> [What to produce]: Only lines containing the string "timeout" belong in the answer; find them in the records and copy them.

═════ Task material

===== config.mk =====
export PLATFORM = sky130hd
export DESIGN_NAME = fifo_rd_arbiter
export DESIGN_NICKNAME = d
export VERILOG_FILES = /design/src/rtl/fifo_rd_arb_pkg.sv /design/src/rtl/rr_pick.sv /design/src/rtl/fifo_rd_arbiter.sv
export SDC_FILE = /design/constraint.sdc
export NUM_CORES = 1
export LEC_CHECK = 0
export CORE_UTILIZATION = 46
export CTS_CLUSTER_DIAMETER = 150
export DETAILED_ROUTE_END_ITERATION = 10
export PLACE_DENSITY = 0.86
export REMOVE_ABC_BUFFERS = 1
export SETUP_SLACK_MARGIN = 0.2
export SYNTH_ARGS = -nofsm -noshare
export SYNTH_HDL_FRONTEND = slang
export SYNTH_SLANG_ARGS = --single-unit

===== constraint.sdc =====
create_clock -name rclk -period 2.9 [get_ports rclk]
set_clock_uncertainty 0.05 [all_clocks]
set_input_delay 0.87 -clock rclk [delete_from_list [all_inputs] [get_ports rclk]]
set_output_delay 0.87 -clock rclk [all_outputs]
set_load 0.01 [all_outputs]
===== src/rtl/sync_frame_rx.sv =====
// 8N1 UART receiver that packs seven consecutive bytes into a 56-bit frame.
// A partial frame is dropped on a stop-bit error or after an inter-byte idle timeout.
module sync_frame_rx #(
    parameter int unsigned CLK_FREQ = 100_000_000,
    parameter int unsigned BAUD     = 9600,
    parameter int unsigned GAP_BITS = 20
) (
    input  logic        clk_i,
    input  logic        reset_i,
    input  logic        rx_i,
    output logic [55:0] received_value_o,
    output logic        rx_done_o,
    output logic        frame_err_o
);

    localparam int unsigned Cpb      = CLK_FREQ / BAUD;
    localparam int unsigned GapLimit = GAP_BITS * Cpb;
    localparam int unsigned BaudW    = $clog2(Cpb + 1);
    localparam int unsigned GapW     = $clog2(GapLimit + 1);

    localparam logic [BaudW-1:0] BitLast  = BaudW'(Cpb - 1);
    localparam logic [BaudW-1:0] HalfLast = BaudW'(Cpb / 2 - 1);
    localparam logic [GapW-1:0]  GapLast  = GapW'(GapLimit - 1);

    typedef enum logic [1:0] {StIdle, StStart, StData, StStop} state_e;

    state_e             state_q;
    logic [1:0]         sync_q;
    logic               rx_s;
    logic [BaudW-1:0]   baud_q;
    logic [GapW-1:0]    gap_q;
    logic [2:0]         bit_idx_q;
    logic [7:0]         shift_q;
    logic [2:0]         byte_cnt_q;
    logic [47:0]        frame_buf_q;   // the six most recent bytes of the frame in progress
    logic [55:0]        received_value_q;
    logic               rx_done_q;
    logic               frame_err_q;

    always_ff @(posedge clk_i) begin
        if (reset_i) begin
            sync_q <= 2'b11;
        end else begin
            sync_q <= {sync_q[0], rx_i};
        end
    end

    assign rx_s = sync_q[1];

    always_ff @(posedge clk_i) begin
        if (reset_i) begin
            state_q          <= StIdle;
            baud_q           <= '0;
            gap_q            <= '0;
            bit_idx_q        <= '0;
            shift_q          <= '0;
            byte_cnt_q       <= '0;
            frame_buf_q      <= '0;
            received_value_q <= '0;
            rx_done_q        <= 1'b0;
            frame_err_q      <= 1'b0;
        end else begin
            rx_done_q   <= 1'b0;
            frame_err_q <= 1'b0;
            case (state_q)
                StIdle: begin
                    // A start edge takes priority over an expiring gap timeout.
                    if (!rx_s) begin
                        state_q <= StStart;
                        baud_q  <= '0;
                        gap_q   <= '0;
                    end else if (byte_cnt_q != 3'd0) begin
                        if (gap_q == GapLast) begin
                            byte_cnt_q <= '0;
                            gap_q      <= '0;
                        end else begin
                            gap_q <= gap_q + 1'b1;
                        end
                    end
                end
                StStart: begin
                    if (baud_q == HalfLast) begin
                        baud_q    <= '0;
                        bit_idx_q <= '0;
                        state_q   <= rx_s ? StIdle : StData;
                    end else begin
                        baud_q <= baud_q + 1'b1;
                    end
                end
                StData: begin
                    if (baud_q == BitLast) begin
                        baud_q    <= '0;
                        shift_q   <= {rx_s, shift_q[7:1]};
                        bit_idx_q <= bit_idx_q + 1'b1;
                        if (bit_idx_q == 3'd7) begin
                            state_q <= StStop;
                        end
                    end else begin
                        baud_q <= baud_q + 1'b1;
                    end
                end
                StStop: begin
                    if (baud_q == BitLast) begin
                        baud_q  <= '0;
                        state_q <= StIdle;
                        if (rx_s) begin
                            frame_buf_q <= {frame_buf_q[39:0], shift_q};
                            if (byte_cnt_q == 3'd6) begin
                                received_value_q <= {frame_buf_q, shift_q};
                                rx_done_q        <= 1'b1;
                                byte_cnt_q       <= '0;
                            end else begin
                                byte_cnt_q <= byte_cnt_q + 1'b1;
                            end
                        end else begin
                            frame_err_q <= 1'b1;
                            byte_cnt_q  <= '0;
                        end
                    end else begin
                        baud_q <= baud_q + 1'b1;
                    end
                end
                default: state_q <= StIdle;
            endcase
        end
    end

    assign received_value_o = received_value_q;
    assign rx_done_o        = rx_done_q;
    assign frame_err_o      = frame_err_q;

endmodule

===== config.mk =====
export PLATFORM = sky130hd
export DESIGN_NAME = sync_frame_rx
export DESIGN_NICKNAME = d
export VERILOG_FILES = /design/src/rtl/sync_frame_rx.sv
export SDC_FILE = /design/constraint.sdc
export NUM_CORES = 1
export LEC_CHECK = 0
export CAP_MARGIN = 15
export CORE_ASPECT_RATIO = 1.1
export CORE_MARGIN = 2
export CORE_UTILIZATION = 50
export DETAILED_ROUTE_END_ITERATION = 10
export GPL_TIMING_DRIVEN = 0
export PLACE_DENSITY = 0.71
export SLEW_MARGIN = 20
export SYNTH_ARGS = -nofsm -noshare
export SYNTH_HDL_FRONTEND = slang
export SYNTH_SLANG_ARGS = --single-unit

===== constraint.sdc =====
create_clock -name clk_i -period 6.1 [get_ports clk_i]
set_input_delay 1.22 -clock clk_i [delete_from_list [all_inputs] [get_ports clk_i]]
set_output_delay 1.22 -clock clk_i [all_outputs]
set_load 0.005 [all_outputs]

Word level (Yosys, flattened, before mapping)
Index checks and enable logic that the tools add are counted.

word-level totals
  flip-flop bits (word level) = 156
  bits of input ports = 3
  output and inout bits = 58
  word-level logic and storage cells = 75

cells by class
  $add $sub $neg = 4
  eq/ne operators = 17
  mux-type cells = 26
  bitwise logic cells = 3
  reduce and logical (&&, ||, !) cells = 14

operators with widths
  operator                                          count
  2-to-1 mux 18 bit                                 3
  2-to-1 mux 14 bit                                 3
  one-hot mux 14 bit (3 select lines)               1
  2-to-1 mux 3 bit                                  8
  adder 18 x 1 -> 18 bit (second input constant)    1
  == test 18 bit (second input constant)            1
  != test 2 bit (second input constant)             8
  adder 14 x 1 -> 14 bit (second input constant)    1
  == test 14 x 13 -> 1 bit (second input constant)  1
  == test 14 bit (second input constant)            1
  2-to-1 mux 2 bit                                  6
  one-hot mux 3 bit (2 select lines)                2
  AND reduction 5 bit                               2
  one-hot mux 2 bit (4 select lines)                1
  adder 3 x 1 -> 3 bit (second input constant)      2
  == test 3 bit (second input constant)             2
  AND reduction 3 bit                               2
  == test 2 bit (second input constant)             2
  AND reduction 2 bit                               2
  AND reduction 4 bit                               1
  nonzero test 2 bit                                2
  OR reduction 4 bit                                1
  inverter 1 bit                                    3
  nonzero test 3 bit                                1
  other kinds (6)                                   7

Depth between registers and ports, before layout
Gate-level depths: netlist (run 1).

  word-level depth = 5
  depth in mapped cells = 8

Least setup slack after synthesis (run 1)
No wires, ideal clock.

  path type = input-to-reg
  start = input reset_i
  end = register baud_q[10]
  library setup time = 0.117 ns
  arrival time = 2.127 ns
  required time = 5.983 ns
  path slack = 3.856 ns
  stages on the path = 5
  cell sequence = clkbuf_1 inv_1 a32o_1 buf_6 a22o_1

RTL lines
  element               RTL line  RTL
  start, declared       9         input logic reset_i,
  end signal, assigned  87        baud_q <= baud_q + 1'b1;
  end signal, assigned  99        baud_q <= baud_q + 1'b1;
  end signal, assigned  120       baud_q <= baud_q + 1'b1;
  end, declared         30        logic [BaudW-1:0] baud_q;

Worst setup path after layout (run 1)
  start = register baud_q[6]
  end = register received_value_q[35], in the netlist received_value_o[35]

between the ends
  longest elaborated chain between the ends = 2

ends and longest elaborated chain
  element                        RTL line  RTL
  == test 14 bit                 103       if (baud_q == BitLast) begin
  AND reduction 4 bit (no line)  --
  end signal, assigned           109       received_value_q <= {frame_buf_q, shift_q};
  end, declared                  36        logic [55:0] received_value_q;

No other way between the ends.
A chain may end at the register's enable or synchronous reset.

==> results.md, run 1 <==
- Outcome: finished clean
- Initial DRC Count: 283
- Dpl ws: around 3300 ps
- CP Class: reg2reg
- Data required time at the worst endpoint: roughly 6400 ps
- Relative slew margins: roughly two fifths
- Fillcell total: 1043
- Period utilisation layout: 46.2%
- Register Area: 3120 µm²
- Worst setup EP type: flop
- Area of the multi-input gates: ~2700 µm²
- Synth Warn #: 0
- Initial Utilization: between 50 and 60%
- Slew @ Worst Pin: ~900 ps
- Final net count: ~840
- CP max FO: 10
- Cts bufs inserted: 17
- Worst path bufs/invs: 3
- Antenna violations before repair: 0
- Flop pwr share: 45.6%
- Slowest cell delay on critical path: ~630 ps
- Hold Path Class: reg2reg
- Max clock buf depth: 2
- Kind of cell adding the most delay to the critical path: simple AND/OR/NAND/NOR gates
- Resized Gates After CTS: 0
- VDD IR-drop max: about 0.16 mV
- Setup_tns: 0 ps
- Clock-pin slew on the worst setup and hold paths: roughly 60 ps
- Global-route wire length before repair: ~24 mm
- Grt ovf: 0
- Final setup viols: 0
- Drt total wl: about 14 mm
- Hold_buf cts: 0
- Leak pwr: 2.51 nW
- Clock Skew: 6.67 ps
- Gate power share: under 10%
- RSZ-0062 raised after global routing: no
- Router iterations before antenna repair: 5
- Post-route cell area: around 7600 µm²
- Mapped Cells: roughly 760
- Detail Placement HPWL: between 9 and 10 mm
- Crit path DAT: 3110 ps
- Core area: ~12000 µm²
- Worst Setup Slack, final: between 3000 and 4000 ps
- Sink Count: 156
- P_sw: 457 µW
- Post-Synthesis Cell Area: slightly above 6000 µm²
- Setup Fix Bufs, Post-CTS: 0
- Site Rows: 42
- WL/cell: between 10 and 15 µm
- Slew Viols, Final: 0
- Critical-path cell with the highest stage delay: nor4_1
- CTS tree: built
- Post-synth EDFFs: 0
- Commonest cells post-synth: nand2_1 (235), dfxtp_1 (156), a21oi_1 (117)
- Crit path cell chain: buf_6, or4b_4, nor4_1, nand3_1, clkbuf_1, buf_2, nand2_1, a21oi_1
- Io pins: 61
- Vias: 5384
- Net count of the mapped netlist: approximately 760
- Clock Tree Root: clkbuf_16
- Synth unique cells: 50
- Die width: approximately 110 µm
- # port buffers: between 50 and 60
- Power share of the clock group: a little over half
- PD cells: roughly 300 nW/µm²
- Sw Share: between 20% and 30%
- Met2 usage: between 30% and 40%
- Die area: approximately 13000 µm²
- Largest net degree at the start of global routing: 17
- Largest area contributor in the netlist: dfxtp_1
- Placed Cells: around 970
- Total power: around 2.2 mW
- DP Area: 6920 µm²
- ANT nets after route: 0
- Max Clock Freq: between 0.3 and 0.4 GHz
- Internal Pwr Total: 1.78 mW
- Area grow syn2layout: 23.6%
- Async SR Flop Fraction: 0%
- Vias in the first global route: 5156
- Htree depth: 4
- Grt met1 use: 27.5%
- Placer Congestion: 0.828
- Chip height: between 100 and 150 µm
- Seq/Total Area, Yosys: between 50 and 60%
- #FFs+latches synth: ~160
- Top-count cell post-synth: nand2_1
- Cell Count, Final, Fillers Out: around 1000
- Post-DR vias/cell: 5.38
- Mean Syn Cell Area: roughly 8.1 µm²
- Synth top area share: 50.9%
- Startpoint type of the worst setup path: flop
- Gr usage total: between 20% and 30%
- Top Usage Layer GRT: met2
- Layout cell share with drive strength beyond 1: 7.20%
- Synth Flop Type: dfxtp_1
- DRC errors left: 0
- Worst-Skew Late Latency: 420 ps
- Final hold vios: 0
- Diodes inserted: 0
- Dominant cells by area after synthesis: dfxtp_1 (51%), nand2_1 (14%), a21oi_1 (9.5%)
- Met3 Usage GRT: under 10%
- Maxcap violations: 0
- Min Tclk post-route: roughly 2800 ps
-- worst paths after layout --
kind	from	endpoint	slack [ps]	cells after the start
setup / recovery	baud_q[6]$_SDFFE_PP0P_	received_value_o[35]$_SDFFE_PP0P_	3280	8
hold reg to reg	sync_q[0]$_SDFF_PP1_	sync_q[1]$_SDFF_PP1_	410	1
hold / removal	sync_q[0]$_SDFF_PP1_	sync_q[1]$_SDFF_PP1_	410	1
setup reg to reg	baud_q[6]$_SDFFE_PP0P_	received_value_o[35]$_SDFFE_PP0P_	3280	8
-- cells in the final DEF (no fill, tap or decap), drive strengths merged, types with 4 or more instances in the layout --
| cell type | n |
|---|---|
| nand2 | 235 |
| nand4b | 4 |
| o21ai | 6 |
| a31oi | 9 |
| clkbuf | 47 |
| a21oi | 117 |
| nand4 | 10 |
| dfxtp | 156 |
| mux2i | 10 |
| or2 | 5 |
| nor3 | 5 |
| inv | 13 |
| clkdlybuf4s50 | 59 |
| buf | 21 |
| bufinv | 5 |
| nand3b | 7 |
| nor4 | 4 |
| nor2 | 47 |
| nand2b | 5 |
| ha | 4 |
| xor2 | 8 |
| nand3 | 18 |
| xnor2 | 9 |
-- logic make-up after synthesis --
kind of cell	after synthesis	synth area share, %
AND/OR/NAND/NOR	361	26.0
flip-flops	156	50.9
AO/OA/AOI/OAI	149	13.2
buffers and inverters	59	5.05
XOR/XNOR	17	2.42
multiplexers	10	1.63
adder cells (fa/ha/maj)	4	0.815
-- area by class of cell --
class / instances / share of cell area, %
clock inverter: 12 / 2.75
multi-input combinational: 541 / 35.7
inverter: 11 / 0.544
tap: 154 / 2.54
timing repair buffer: 59 / 7.78
sequential: 156 / 41.1
buffer: 48 / 3.54
clock buffer: 20 / 6.02
-- worst register-to-register path, delay by kind of cell, from the launching register on --
kind            cells  cell delay (ps)
compound gates      1               60
simple gates        4             1510
buf+inv             3              830
flops               1              310
-- registers in the layout, summed over array words and instances (netlist names), named ones only --
| signal | flops |
|---|---|
| baud_q | 14 |
| bit_idx_q | 3 |
| byte_cnt_q | 3 |
| frame_buf_q | 48 |
| frame_err_o | 1 |
| gap_q | 18 |
| received_value_o | 56 |
| rx_done_o | 1 |
| shift_q | 8 |
| state_q | 1 |
| sync_q | 2 |
-- power by group through the flow --
stage	registers, mW	logic, mW	clock network, mW
2_1_floorplan	1.04	0.0271	0
3_3_place_gp	1.04	0.0376	0
3_5_place_dp	1.04	0.0384	0
4_1_cts	1.02	0.0388	1.19
5_1_grt	1.02	0.0429	1.24
6_report	1.02	0.0389	1.18
-- stage by stage --
step                hold slack (ps)  util, %
detailed placement              397     57.5
CTS                             412     63.1
global route                    439     63.1
finish                          410     63.1
global placement                391     57.5
floorplan                       389        -
-- metal layers --
layer	up-vias	wire length, µm
li1	2696	-
met1	2538	6160
met2	125	7070
met3	25	549
met4	0	276
met5	-	0
Power figures use the tool's default switching activity.
==> inputs of run 2 (changes only) <==
==> constraint.sdc (replaced) <==
create_clock -name clk_i -period 2.83 [get_ports clk_i]
set_input_delay 0.566 -clock clk_i [delete_from_list [all_inputs] [get_ports clk_i]]
set_output_delay 0.566 -clock clk_i [all_outputs]
set_load 0.005 [all_outputs]
==> results.md, run 2 (synthesis gave the netlist of run 1 again) <==
- Cell Count, Final, Fillers Out: 1001 (unchanged)
- Worst-Skew Late Latency: 420 ps (about the same)
- Initial Utilization: 51.0% (unchanged)
- Slowest cell delay on critical path: 530 ps (was 630 ps)
- Site Rows: 42 (unchanged)
- Commonest non-fill, non-tap cells in the layout: nand2_1 (235), dfxtp_1 (156), a21oi_1 (117) (unchanged)
- Initial DRC Count: 282 (was 283)
- Placer Congestion: 0.828 (unchanged)
- DRC errors left: 0 (unchanged)
- CP Class: reg2reg (unchanged)
- Min Tclk post-route: 2590 ps (was 2820 ps)
- Grt ovf: 0 (unchanged)
- Area grow syn2layout: 23.7% (was 23.6%)
- Max clock buf depth: 2 (unchanged)
- Hold Path Class: reg2reg (unchanged)
- Final setup viols: 0 (unchanged)
- Chip height: 120 µm (unchanged)
- Final hold vios: 0 (unchanged)
- Post-route cell area: 7600 µm² (was 7590 µm²)
- Worst setup EP type: flop (unchanged)
- Hold_buf cts: 0 (unchanged)
- Layout cell share with drive strength beyond 1: 7.32% (was 7.20%)
- Period utilisation layout: 91.4% (was 46.2%)
- Die area: 13200 µm² (unchanged)
- Gate power share: 1.7% (about the same)
- Data required time at the worst endpoint: 3120 ps (was 6390 ps)
- Internal Pwr Total: 3.84 mW (was 1.78 mW)
- CP max FO: 10 (unchanged)
- Die width: 110 µm (unchanged)
- Clock Skew: 6.70 ps (was 6.67 ps)
- Relative slew margins: 39.7% (was 39.5%)
- Fillcell total: 1041 (was 1043)
- WL/cell: 14.0 µm (about the same)
- Post-DR vias/cell: 5.37 (was 5.38)
- Finished Core Util: 63.1% (about the same)
- Worst path bufs/invs: 3 (unchanged)
- ANT nets after route: 0 (unchanged)
- Global-route wire length before repair: 23.6 mm (unchanged)
- PD cells: 635 nW/µm² (was 295 nW/µm²)
- Startpoint type of the worst setup path: flop (unchanged)
- Clock-pin slew on the worst setup and hold paths: 60 ps (about the same)
- Outcome: finished clean (unchanged)
- Gr usage total: 22.4% (unchanged)
- Area of the multi-input gates: 2710 µm² (about the same)
- Io pins: 61 (unchanged)
- Critical-path cell with the highest stage delay: or4b_4 (was nor4_1)
- Final net count: 841 (unchanged)
- Cts bufs inserted: 17 (unchanged)
- Resized Gates After CTS: 1 (was 0)
- P_sw: 983 µW (was 457 µW)
- Largest net degree at the start of global routing: 17 (unchanged)
- Core area: 12000 µm² (unchanged)
- RSZ-0062 raised after global routing: no (unchanged)
- Commonest non-fill, non-tap cell in the layout: nand2_1 (unchanged)
- Antenna violations before repair: 0 (unchanged)
- Setup Fix Bufs, Post-CTS: 0 (unchanged)
- CTS tree: built (unchanged)
- Vias in the first global route: 5156 (unchanged)
- Register Area: 3120 µm² (unchanged)
- Kind of cell adding the most delay to the critical path: simple AND/OR/NAND/NOR gates (unchanged)
- Vias: 5374 (was 5384)
- Sink Count: 156 (unchanged)
- Clock Tree Root: clkbuf_16 (unchanged)
- Setup_tns: 0 ps (unchanged)
- Sw Share: 20.4% (about the same)
- DP Area: 6920 µm² (unchanged)
- Crit path cell chain: buf_6, or4b_4, nor4_2, nand3_1, clkbuf_1, buf_2, nand2_1, a21oi_1 (was buf_6, or4b_4, nor4_1, nand3_1, clkbuf_1, buf_2, nand2_1, a21oi_1)
- VDD IR-drop max: 0.347 mV (was 0.161 mV)
- Slew @ Worst Pin: 897 ps (was 899 ps)
- Drt total wl: 14.1 mm (about the same)
- Power share of the clock group: 52.6% (was 52.7%)
- Diodes inserted: 0 (unchanged)
- Largest register FFs: 56 (unchanged)
- Max Clock Freq: 0.386 GHz (was 0.355 GHz)
- Detail Placement HPWL: 9.93 mm (unchanged)
- Maxcap violations: 0 (unchanged)
- Final hold slack: 410 ps (about the same)
- Flop pwr share: 45.6% (about the same)
- Crit path DAT: 2880 ps (was 3110 ps)
- Router iterations before antenna repair: 5 (unchanged)
- Slew Viols, Final: 0 (unchanged)
- Htree depth: 4 (unchanged)
- # port buffers: 59 (unchanged)
- Leak pwr: 2.51 nW (about the same)
- Placed Cells: 969 (unchanged)
## run 2: worst paths after layout
kind / slack, ps / cells past startpoint / from / end
worst max-delay path: 240 / 8 / baud_q[6]$_SDFFE_PP0P_ / received_value_o[35]$_SDFFE_PP0P_
worst min-delay path: 410 / 1 / sync_q[0]$_SDFF_PP1_ / sync_q[1]$_SDFF_PP1_
worst max register to register: 240 / 8 / baud_q[6]$_SDFFE_PP0P_ / received_value_o[35]$_SDFFE_PP0P_
worst min register to register: 410 / 1 / sync_q[0]$_SDFF_PP1_ / sync_q[1]$_SDFF_PP1_
## run 2: per-layer routing
metal / up-vias / wire, µm / share of wire, % / GRT usage [%]
li1: 2694 / - / - / -
met2: 122 / 7090 / 50 / 38.4
met4: 0 / 276 / 2.0 / 9.26
met1: 2533 / 6150 / 44 / 27.5
met5: - / 0 / 0 / 0
met3: 25 / 535 / 3.8 / 3.88
## run 2: metrics by stage
| stage | setup slack (ps) | total power [mW] |
|---|---|---|
| after CTS | 241 | 4.85 |
| after global routing | 95.7 | 4.96 |
| final | 242 | 4.83 |
| after floorplan | 614 | 2.31 |
| after global placement | 44.6 | 2.33 |
| after detailed placement | 1.06 | 2.33 |
## run 2: cell type report
type,instances,area share (%)
inverter,11,0.544
buffer,48,3.54
tap,154,2.54
multi-input combinational,541,35.7
timing repair buffer,59,7.77
sequential,156,41.1
clock buffer,20,6.01
clock inverter,12,2.75
## run 2: power by group through the flow
stage / Clock (mW) / Sequential (mW) / Combinational [mW]
2_1_floorplan: 0 / 2.25 / 0.0585
3_3_place_gp: 0 / 2.25 / 0.0811
3_5_place_dp: 0 / 2.25 / 0.0829
4_1_cts: 2.57 / 2.20 / 0.0837
5_1_grt: 2.67 / 2.20 / 0.0924
6_report: 2.54 / 2.20 / 0.0838
## run 2: worst register-to-register path: stages (launching register included)
cell and delay [ps]:
dfxtp_1 310, buf_6 130, or4b_4 530, nor4_2 450
nand3_1 220, clkbuf_1 380, buf_2 300, nand2_1 90
a21oi_1 60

══════════

> [Expected output]:
// A partial frame is dropped on a stop-bit error or after an inter-byte idle timeout.
                    // A start edge takes priority over an expiring gap timeout.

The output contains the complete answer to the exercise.